VIII
AL CAER la noche, Helen, que yacía atada en una asquerosa choza, oyó el resonar de tambores en la calle de la aldea. Sonaban amenazadores y misteriosos. Sintió que retumbaban por ella; un cántico salvaje, insistente, que anunciaba muerte. Se preguntó qué forma adoptaría cuando le llegara. Tuvo la sensación de que casi la recibiría con agrado como huida del terror que la embargaba. Después se presentaron unos guerreros y la pusieron en pie con brusquedad tras quitarle las ataduras de los tobillos; luego la sacaron a rastras a la calle de la aldea y ante la choza de Mpingu, el jefe, la ataron a una estaca, mientras a su alrededor se arremolinaban mujeres que chillaban y guerreros que lanzaban gritos. Al resplandor de las hogueras para cocinar, la escena en conjunto le pareció a la muchacha condenada la horrible fantasmagoría de alguna espantosa pesadilla de la que debía despertar. Todo era demasiado fantástico para ser real, pero cuando una punta de lanza le pinchó la carne y brotó sangre caliente, supo que no se trataba de un sueño.
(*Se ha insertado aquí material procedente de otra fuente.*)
==> config.mk <==
export PLATFORM = sky130hd
export DESIGN_NAME = plsc_ctrl
export DESIGN_NICKNAME = d
export VERILOG_FILES = /design/src/plsc_pkg.sv /design/src/plsc_ctrl.sv
export SDC_FILE = /design/constraint.sdc
export NUM_CORES = 1
export LEC_CHECK = 0
export BUFFER_PORTS_ARGS = -buffer_cell sky130_fd_sc_hd__buf_2
export CAP_MARGIN = 20
export CORE_MARGIN = 1.5
export CORE_UTILIZATION = 56
export CTS_BUF_LIST = sky130_fd_sc_hd__clkbuf_2 sky130_fd_sc_hd__clkbuf_4 sky130_fd_sc_hd__clkbuf_8
export CTS_CLUSTER_SIZE = 12
export DETAILED_ROUTE_END_ITERATION = 12
export MAX_ROUTING_LAYER = met4
export PLACE_DENSITY = 0.82
export REMOVE_ABC_BUFFERS = 1
export SLEW_MARGIN = 20
export SYNTH_ARGS = -nofsm -noshare
export SYNTH_HDL_FRONTEND = slang
export SYNTH_SLANG_ARGS = --single-unit
==> constraint.sdc <==
create_clock -name hclk -period 11.08 [get_ports hclk]
set_input_delay 0.554 -clock hclk [delete_from_list [all_inputs] [get_ports hclk]]
set_output_delay 0.554 -clock hclk [all_outputs]
set_load 0.01 [all_outputs]
==> src/plsc_pkg.sv <==
// Package: constants, enums and carriers of the power load shed controller
`default_nettype none
package plsc_pkg;
    // ************************************************************
    // Timing
    // ************************************************************
    localparam int CLK_HZ = 10_000_000;
    localparam int TICK_MS = 1000;
    localparam int TICK_CYCLES = CLK_HZ / 1000 * TICK_MS;
    localparam logic [7:0] STARTUP_SEC = 8'h78;
    localparam logic [7:0] HOLD_SEC = 8'h78;
    localparam int NUM_LOADS = 6;
    // ************************************************************
    // Current limits in amps
    // ************************************************************
    localparam logic [7:0] LIM_SHORE_HI = 8'h1e;
    localparam logic [7:0] LIM_SHORE_LO = 8'h14;
    localparam logic [7:0] LIM_GEN_LO = 8'h2d;
    localparam logic [7:0] LIM_GEN_HI = 8'h3c;
    // ************************************************************
    // Register map
    // ************************************************************
    localparam logic [7:0] OFS_CTRL = 8'h00;
    localparam logic [7:0] OFS_STATUS = 8'h04;
    localparam logic [7:0] OFS_LOADS = 8'h08;
    localparam logic [7:0] OFS_LEARN = 8'h10;
    localparam int CTRL_GEN_EMS_BIT = 0;
    localparam int CTRL_GEN_HI_BIT = 1;
    localparam logic [1:0] CTRL_RESET = 2'h0;
    // ************************************************************
    // Types
    // ************************************************************
    typedef enum logic [1:0] {
        SRC_NONE = 2'b00,
        SRC_SHORE = 2'b01,
        SRC_GEN = 2'b10,
        SRC_SPLIT = 2'b11
    } plsc_src_e;
    typedef enum logic [1:0] {
        ST_DELAY = 2'b00,
        ST_RAMP = 2'b01,
        ST_RUN = 2'b10
    } plsc_state_e;
    typedef enum logic [1:0] {
        MTR_CURRENT = 2'b00,
        MTR_BLANK = 2'b01,
        MTR_SPIN = 2'b10
    } plsc_meter_e;
    typedef struct packed {
        logic line_one_input;
        logic line_two_input;
        logic lines_in_phase;
        logic generator_running_input;
    } plsc_line_s;
    typedef struct packed {
        plsc_meter_e meter_mode;
        logic [7:0] meter_value;
        logic [2:0] spin_phase;
        logic led_gen;
        logic led_fifty;
        logic led_thirty_twenty;
        logic [5:0] power_leds;
    } plsc_display_s;
endpackage
`default_nettype wire

==> src/plsc_ctrl.sv <==
// Power load shed controller: source sensing, load sequencing, shedding, AHB-Lite registers
//
// The address map and the AHB-Lite register port were left to the implementer.
`timescale 1ns/1ns
`default_nettype none
// How it works
// - Manage loads only without split-phase service
// - Split-phase service: all relays closed after the ramp
// - Shed loads when neutral current exceeds limit
// - Six load outputs, four line, two low-voltage
// - Two-minute all-off delay after power-up
// - Source change drops loads, restarts delay
// - Meter shows rotating segments during delay
// - After delay, loads on one per second
// - Generator input classifies generator service
// - Split-phase: blank meter, all lights, service LED only while the generator input is low
// - Same phase plus generator: current, generator LED
// - Generator, management off: all loads, all lights
// - Single phase, no generator: 30 A shore
// - Button toggles 20 A limit on shore
// - Link good lit, link fault dark
// - Shed in table order, learn each drop
// - Hold shed load two minutes, flash, restore
// - Restore last shed when headroom covers learned
module plsc_ctrl #(
    parameter int TICK_CYCLES = plsc_pkg::TICK_CYCLES
) (
    input wire logic hclk,
    input wire logic hresetn,
    input wire logic hsel,
    input wire logic [31:0] haddr,
    input wire logic [1:0] htrans,
    input wire logic hwrite,
    input wire logic [2:0] hsize,
    input wire logic [31:0] hwdata,
    input wire logic hready,
    output logic [31:0] hrdata,
    output logic hreadyout,
    output logic hresp,
    input wire plsc_pkg::plsc_line_s lines,
    input wire logic [7:0] current_amps,
    input wire logic service_select_pulse,
    output logic [5:0] relay_drive,
    output plsc_pkg::plsc_display_s display,
    output logic link_good_indicator,
    output logic link_fault_indicator
);
    import plsc_pkg::*;

    // ************************************************************
    // Functions
    // ************************************************************
    function automatic plsc_src_e classify(input plsc_line_s s);
        if (!s.line_one_input && !s.line_two_input) begin
            classify = SRC_NONE;
        end else if (s.line_one_input && s.line_two_input && !s.lines_in_phase) begin
            classify = SRC_SPLIT;
        end else if (s.generator_running_input) begin
            classify = SRC_GEN;
        end else begin
            classify = SRC_SHORE;
        end
    endfunction

    // ************************************************************
    // State
    // ************************************************************
    logic [23:0] tick_cnt_reg;
    logic tick_reg;
    logic blink_reg;
    plsc_src_e src_reg;
    plsc_src_e src_next;
    logic src_change;
    plsc_state_e state_reg;
    logic [7:0] sec_reg;
    logic [2:0] ramp_idx_reg;
    logic [5:0] relay_reg;
    logic [2:0] shed_cnt_reg;
    logic limit20_reg;
    logic [1:0] ctrl_reg;
    logic [7:0] hold_reg [NUM_LOADS];
    logic [7:0] learn_reg [NUM_LOADS];
    logic learn_pend_reg;
    logic [2:0] learn_idx_reg;
    logic [7:0] before_reg;
    logic managed;
    logic [7:0] limit;
    logic over;
    logic [7:0] headroom;
    logic [2:0] top_idx;
    logic wr_pend_reg;
    logic [7:0] wr_addr_reg;

    assign src_next = classify(lines);
    assign src_change = src_next != src_reg;
    assign managed = (src_reg == SRC_SHORE) || (src_reg == SRC_GEN && ctrl_reg[CTRL_GEN_EMS_BIT]);
    assign over = current_amps > limit;
    assign headroom = over ? 8'h00 : limit - current_amps;
    assign top_idx = shed_cnt_reg - 3'h1;

    always_comb begin
        if (src_reg == SRC_GEN) begin
            limit = ctrl_reg[CTRL_GEN_HI_BIT] ? LIM_GEN_HI : LIM_GEN_LO;
        end else begin
            limit = limit20_reg ? LIM_SHORE_LO : LIM_SHORE_HI;
        end
    end

    // ************************************************************
    // Timebase
    // ************************************************************
    always_ff @(posedge hclk or negedge hresetn) begin
        if (!hresetn) begin
            tick_cnt_reg <= 24'h000000;
            tick_reg <= 1'b0;
            blink_reg <= 1'b0;
        end else if (tick_cnt_reg == 24'(TICK_CYCLES - 1)) begin
            tick_cnt_reg <= 24'h000000;
            tick_reg <= 1'b1;
            blink_reg <= !blink_reg;
        end else begin
            tick_cnt_reg <= tick_cnt_reg + 24'h000001;
            tick_reg <= 1'b0;
        end
    end

    // ************************************************************
    // Source and sequencing
    // ************************************************************
    always_ff @(posedge hclk or negedge hresetn) begin
        if (!hresetn) begin
            src_reg <= SRC_NONE;
        end else begin
            src_reg <= src_next;
        end
    end

    // Reset and source change both land in the delay state
    always_ff @(posedge hclk or negedge hresetn) begin
        if (!hresetn) begin
            state_reg <= ST_DELAY;
            sec_reg <= 8'h00;
            ramp_idx_reg <= 3'h0;
        end else if (src_change || src_reg == SRC_NONE) begin
            state_reg <= ST_DELAY;
            sec_reg <= 8'h00;
            ramp_idx_reg <= 3'h0;
        end else begin
            case (state_reg)
                ST_DELAY: begin
                    if (tick_reg && sec_reg == STARTUP_SEC - 8'h01) begin
                        state_reg <= ST_RAMP;
                    end else if (tick_reg) begin
                        sec_reg <= sec_reg + 8'h01;
                    end
                end
                ST_RAMP: begin
                    if (tick_reg) begin
                        ramp_idx_reg <= ramp_idx_reg + 3'h1;
                        if (ramp_idx_reg == 3'(NUM_LOADS - 1)) begin
                            state_reg <= ST_RUN;
                        end
                    end
                end
                default: begin
                    state_reg <= ST_RUN;
                end
            endcase
        end
    end

    always_ff @(posedge hclk or negedge hresetn) begin
        if (!hresetn) begin
            limit20_reg <= 1'b0;
        end else if (src_change || src_reg != SRC_SHORE) begin
            limit20_reg <= 1'b0;
        end else if (service_select_pulse) begin
            limit20_reg <= !limit20_reg;
        end
    end

    // ************************************************************
    // Relays, shedding and restore
    // ************************************************************
    // One shed or restore per tick so the next tick sees the settled current
    always_ff @(posedge hclk or negedge hresetn) begin
        if (!hresetn) begin
            relay_reg <= 6'h00;
            shed_cnt_reg <= 3'h0;
            learn_pend_reg <= 1'b0;
            learn_idx_reg <= 3'h0;
            before_reg <= 8'h00;
            for (int i = 0; i < NUM_LOADS; i++) begin
                hold_reg[i] <= 8'h00;
            end
        end else if (src_change || src_reg == SRC_NONE || state_reg == ST_DELAY) begin
            relay_reg <= 6'h00;
            shed_cnt_reg <= 3'h0;
            learn_pend_reg <= 1'b0;
            for (int i = 0; i < NUM_LOADS; i++) begin
                hold_reg[i] <= 8'h00;
            end
        end else if (state_reg == ST_RAMP) begin
            if (tick_reg) begin
                relay_reg[ramp_idx_reg] <= 1'b1;
            end
        end else if (!managed) begin
            relay_reg <= 6'h3f;
            shed_cnt_reg <= 3'h0;
            learn_pend_reg <= 1'b0;
            for (int i = 0; i < NUM_LOADS; i++) begin
                hold_reg[i] <= 8'h00;
            end
        end else if (tick_reg) begin
            for (int i = 0; i < NUM_LOADS; i++) begin
                if (hold_reg[i] != 8'h00) begin
                    hold_reg[i] <= hold_reg[i] - 8'h01;
                end
            end
            learn_pend_reg <= 1'b0;
            if (over && shed_cnt_reg != 3'(NUM_LOADS)) begin
                relay_reg[shed_cnt_reg] <= 1'b0;
                hold_reg[shed_cnt_reg] <= HOLD_SEC;
                learn_idx_reg <= shed_cnt_reg;
                before_reg <= current_amps;
                learn_pend_reg <= 1'b1;
                shed_cnt_reg <= shed_cnt_reg + 3'h1;
            end else if (!over && shed_cnt_reg != 3'h0 && hold_reg[top_idx] == 8'h00
                         && headroom >= learn_reg[top_idx]) begin
                relay_reg[top_idx] <= 1'b1;
                shed_cnt_reg <= top_idx;
            end
        end
    end

    always_ff @(posedge hclk or negedge hresetn) begin
        if (!hresetn) begin
            for (int i = 0; i < NUM_LOADS; i++) begin
                learn_reg[i] <= 8'h00;
            end
        end else if (tick_reg && learn_pend_reg) begin
            learn_reg[learn_idx_reg] <= (before_reg > current_amps) ? before_reg - current_amps : 8'h00;
        end
    end

    // ************************************************************
    // Display and indicators
    // ************************************************************
    always_ff @(posedge hclk or negedge hresetn) begin
        if (!hresetn) begin
            display <= '0;
            link_good_indicator <= 1'b0;
            link_fault_indicator <= 1'b0;
        end else begin
            link_good_indicator <= 1'b1;
            link_fault_indicator <= 1'b0;
            display.meter_value <= current_amps;
            if (tick_reg) begin
                display.spin_phase <= (display.spin_phase == 3'h5) ? 3'h0 : display.spin_phase + 3'h1;
            end
            if (state_reg == ST_DELAY) begin
                display.meter_mode <= MTR_SPIN;
            end else if (src_reg == SRC_SPLIT) begin
                display.meter_mode <= MTR_BLANK;
            end else begin
                display.meter_mode <= MTR_CURRENT;
            end
            display.led_gen <= lines.generator_running_input && src_reg != SRC_NONE;
            display.led_fifty <= src_reg == SRC_SPLIT && !lines.generator_running_input;
            display.led_thirty_twenty <= src_reg == SRC_SHORE;
            if (state_reg == ST_RUN && !managed) begin
                display.power_leds <= 6'h3f;
            end else begin
                for (int i = 0; i < NUM_LOADS; i++) begin
                    display.power_leds[i] <= relay_reg[i]
                        || (hold_reg[i] != 8'h00 && headroom >= learn_reg[i] && blink_reg);
                end
            end
        end
    end

    assign relay_drive = relay_reg;

    // ************************************************************
    // AHB-Lite slave, zero wait states
    // ************************************************************
    always_ff @(posedge hclk or negedge hresetn) begin
        if (!hresetn) begin
            hrdata <= 32'h00000000;
            hreadyout <= 1'b0;
            hresp <= 1'b0;
            wr_pend_reg <= 1'b0;
            wr_addr_reg <= 8'h00;
        end else begin
            hreadyout <= 1'b1;
            hresp <= 1'b0;
            wr_pend_reg <= hsel && htrans[1] && hready && hwrite;
            wr_addr_reg <= haddr[7:0];
            hrdata <= 32'h00000000;
            if (hsel && htrans[1] && hready && !hwrite) begin
                if (haddr[7:0] == OFS_CTRL) begin
                    hrdata <= {30'h00000000, ctrl_reg};
                end else if (haddr[7:0] == OFS_STATUS) begin
                    hrdata <= {18'h00000, limit20_reg, over, state_reg, src_reg, current_amps};
                end else if (haddr[7:0] == OFS_LOADS) begin
                    hrdata <= {21'h000000, shed_cnt_reg, 2'h0, relay_reg};
                end else if (haddr[7:0] >= OFS_LEARN && haddr[7:0] < OFS_LEARN + 8'h18) begin
                    hrdata <= {24'h000000, learn_reg[3'((haddr[7:0] - OFS_LEARN) >> 2)]};
                end
            end
        end
    end

    always_ff @(posedge hclk or negedge hresetn) begin
        if (!hresetn) begin
            ctrl_reg <= CTRL_RESET;
        end else if (wr_pend_reg && wr_addr_reg == OFS_CTRL) begin
            ctrl_reg <= hwdata[1:0];
        end
    end

    // ************************************************************
    // Assertions
    // ************************************************************
    split_all_on_a: assert property (@(posedge hclk) disable iff (!hresetn)
        (state_reg == ST_RUN && src_reg == SRC_SPLIT && !src_change) |=> relay_drive == 6'h3f)
        else $error("split service left a load off");
    delay_off_a: assert property (@(posedge hclk) disable iff (!hresetn)
        state_reg == ST_DELAY |-> relay_drive == 6'h00)
        else $error("load on during start-up delay");
    change_drop_a: assert property (@(posedge hclk) disable iff (!hresetn)
        src_change |=> relay_drive == 6'h00 && state_reg == ST_DELAY && sec_reg == 8'h00)
        else $error("source change did not restart delay");
    delay_spin_a: assert property (@(posedge hclk) disable iff (!hresetn)
        (state_reg == ST_DELAY && $past(hresetn)) |=> display.meter_mode == MTR_SPIN)
        else $error("meter not spinning in delay");
    ramp_step_a: assert property (@(posedge hclk) disable iff (!hresetn)
        (state_reg == ST_RAMP && !src_change) |=>
        $countones(relay_drive) == $countones($past(relay_drive)) + ($past(tick_reg) ? 1 : 0))
        else $error("ramp did not add exactly one load per second");
    shed_one_a: assert property (@(posedge hclk) disable iff (!hresetn)
        (state_reg == ST_RUN && managed && tick_reg && over && shed_cnt_reg != 3'h6 && !src_change) |=>
        $countones(relay_drive) + 1 == $countones($past(relay_drive)))
        else $error("overload did not shed one load");
    hold_off_a: assert property (@(posedge hclk) disable iff (!hresetn)
        hold_reg[0] != 8'h00 |-> !relay_drive[0])
        else $error("held load energised");
    no_room_a: assert property (@(posedge hclk) disable iff (!hresetn)
        (state_reg == ST_RUN && managed && tick_reg && !over && shed_cnt_reg != 3'h0
         && headroom < learn_reg[top_idx] && !src_change) |=> $stable(relay_drive))
        else $error("load restored without headroom");
    lim20_a: assert property (@(posedge hclk) disable iff (!hresetn)
        (src_reg == SRC_SHORE && limit20_reg) |-> limit == 8'h14)
        else $error("lowered shore limit not 20 A");
    link_ok_a: assert property (@(posedge hclk) disable iff (!hresetn)
        $past(hresetn) |-> link_good_indicator && !link_fault_indicator)
        else $error("link indicators wrong");
    tick_pulse_a: assert property (@(posedge hclk) disable iff (!hresetn)
        tick_reg |=> !tick_reg)
        else $error("tick longer than one cycle");
    ramp_done_c: cover property (@(posedge hclk) disable iff (!hresetn)
        state_reg == ST_RAMP ##1 state_reg == ST_RUN);
    shed_c: cover property (@(posedge hclk) disable iff (!hresetn) learn_pend_reg && tick_reg);
    restore_c: cover property (@(posedge hclk) disable iff (!hresetn)
        state_reg == ST_RUN && managed && $rose(relay_drive[0]));
    split_c: cover property (@(posedge hclk) disable iff (!hresetn)
        src_reg == SRC_SPLIT && state_reg == ST_RUN);
endmodule
`default_nettype wire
En un ordenado campamento se encontraba un safari bien equipado. Había porteadores y askaris acuclillados en torno a pequeñas fogatas para cocinar, y delante de la fogata central para las fieras, dos hombres que no eran nativos hablaban con Mbuli, el jefe, mientras de lejos, débilmente, llegaba el sonido monótono de tambores nativos.
—Es cierto —aseguró Atan Thome—. Mbuli me ha dicho que ésta es una zona de caníbales y que será mejor que salgamos de aquí pronto. Mañana haremos una larga caminata hacia Ashair. La muchacha se ha perdido. Puede que los tambores suenen por ella.
—Su sangre está sobre tu cabeza, mi amo —sentenció Lal Taask.
—Cierra el pico —espetó Thome—. Es una necia. Podía haber vivido feliz y disfrutado de los frutos del Padre de los Diamantes.
Lal Taask meneó la cabeza.
—La manera de actuar de las mujeres es incomprensible, hasta para ti, mi amo. Era muy joven y muy hermosa, le gustaba la vida, y tú se la quitaste. Te lo advertí, pero no me hiciste caso. Su sangre está sobre tu cabeza.
Atan Thome se alejó, irritado, pero los tambores le siguieron hasta su tienda y no le dejarían en paz.
—¡Los tambores! —exclamó d’Arnot—. No me gustan; demasiado a menudo anuncian la muerte de algún pobre diablo. La primera vez que los oí estaba atado a una estaca y un montón de demonios pintados danzaban a mi alrededor pinchándome con lanzas. No te matan enseguida, sólo te torturan y te dejan vivir todo lo posible para que sufras más, porque tu sufrimiento les produce placer.
—¿Cómo escapó? —preguntó Lavac.
—Llegó Tarzán —respondió d’Arnot.
—No ha regresado —observó Magra—. Tengo miedo por él. Quizá los tambores suenan por él.
—¿Crees que podrían cogerle? —le interpeló Gregory.
—No habrá tanta suerte —gruñó Wolff—. Ese maldito mono tiene tantas vidas como un gato.
D’Arnot se alejó enojado, y Gregory, Lavac y Magra le siguieron y dejaron solo a Wolff, que se quedó escuchando el retumbar de los distantes tambores.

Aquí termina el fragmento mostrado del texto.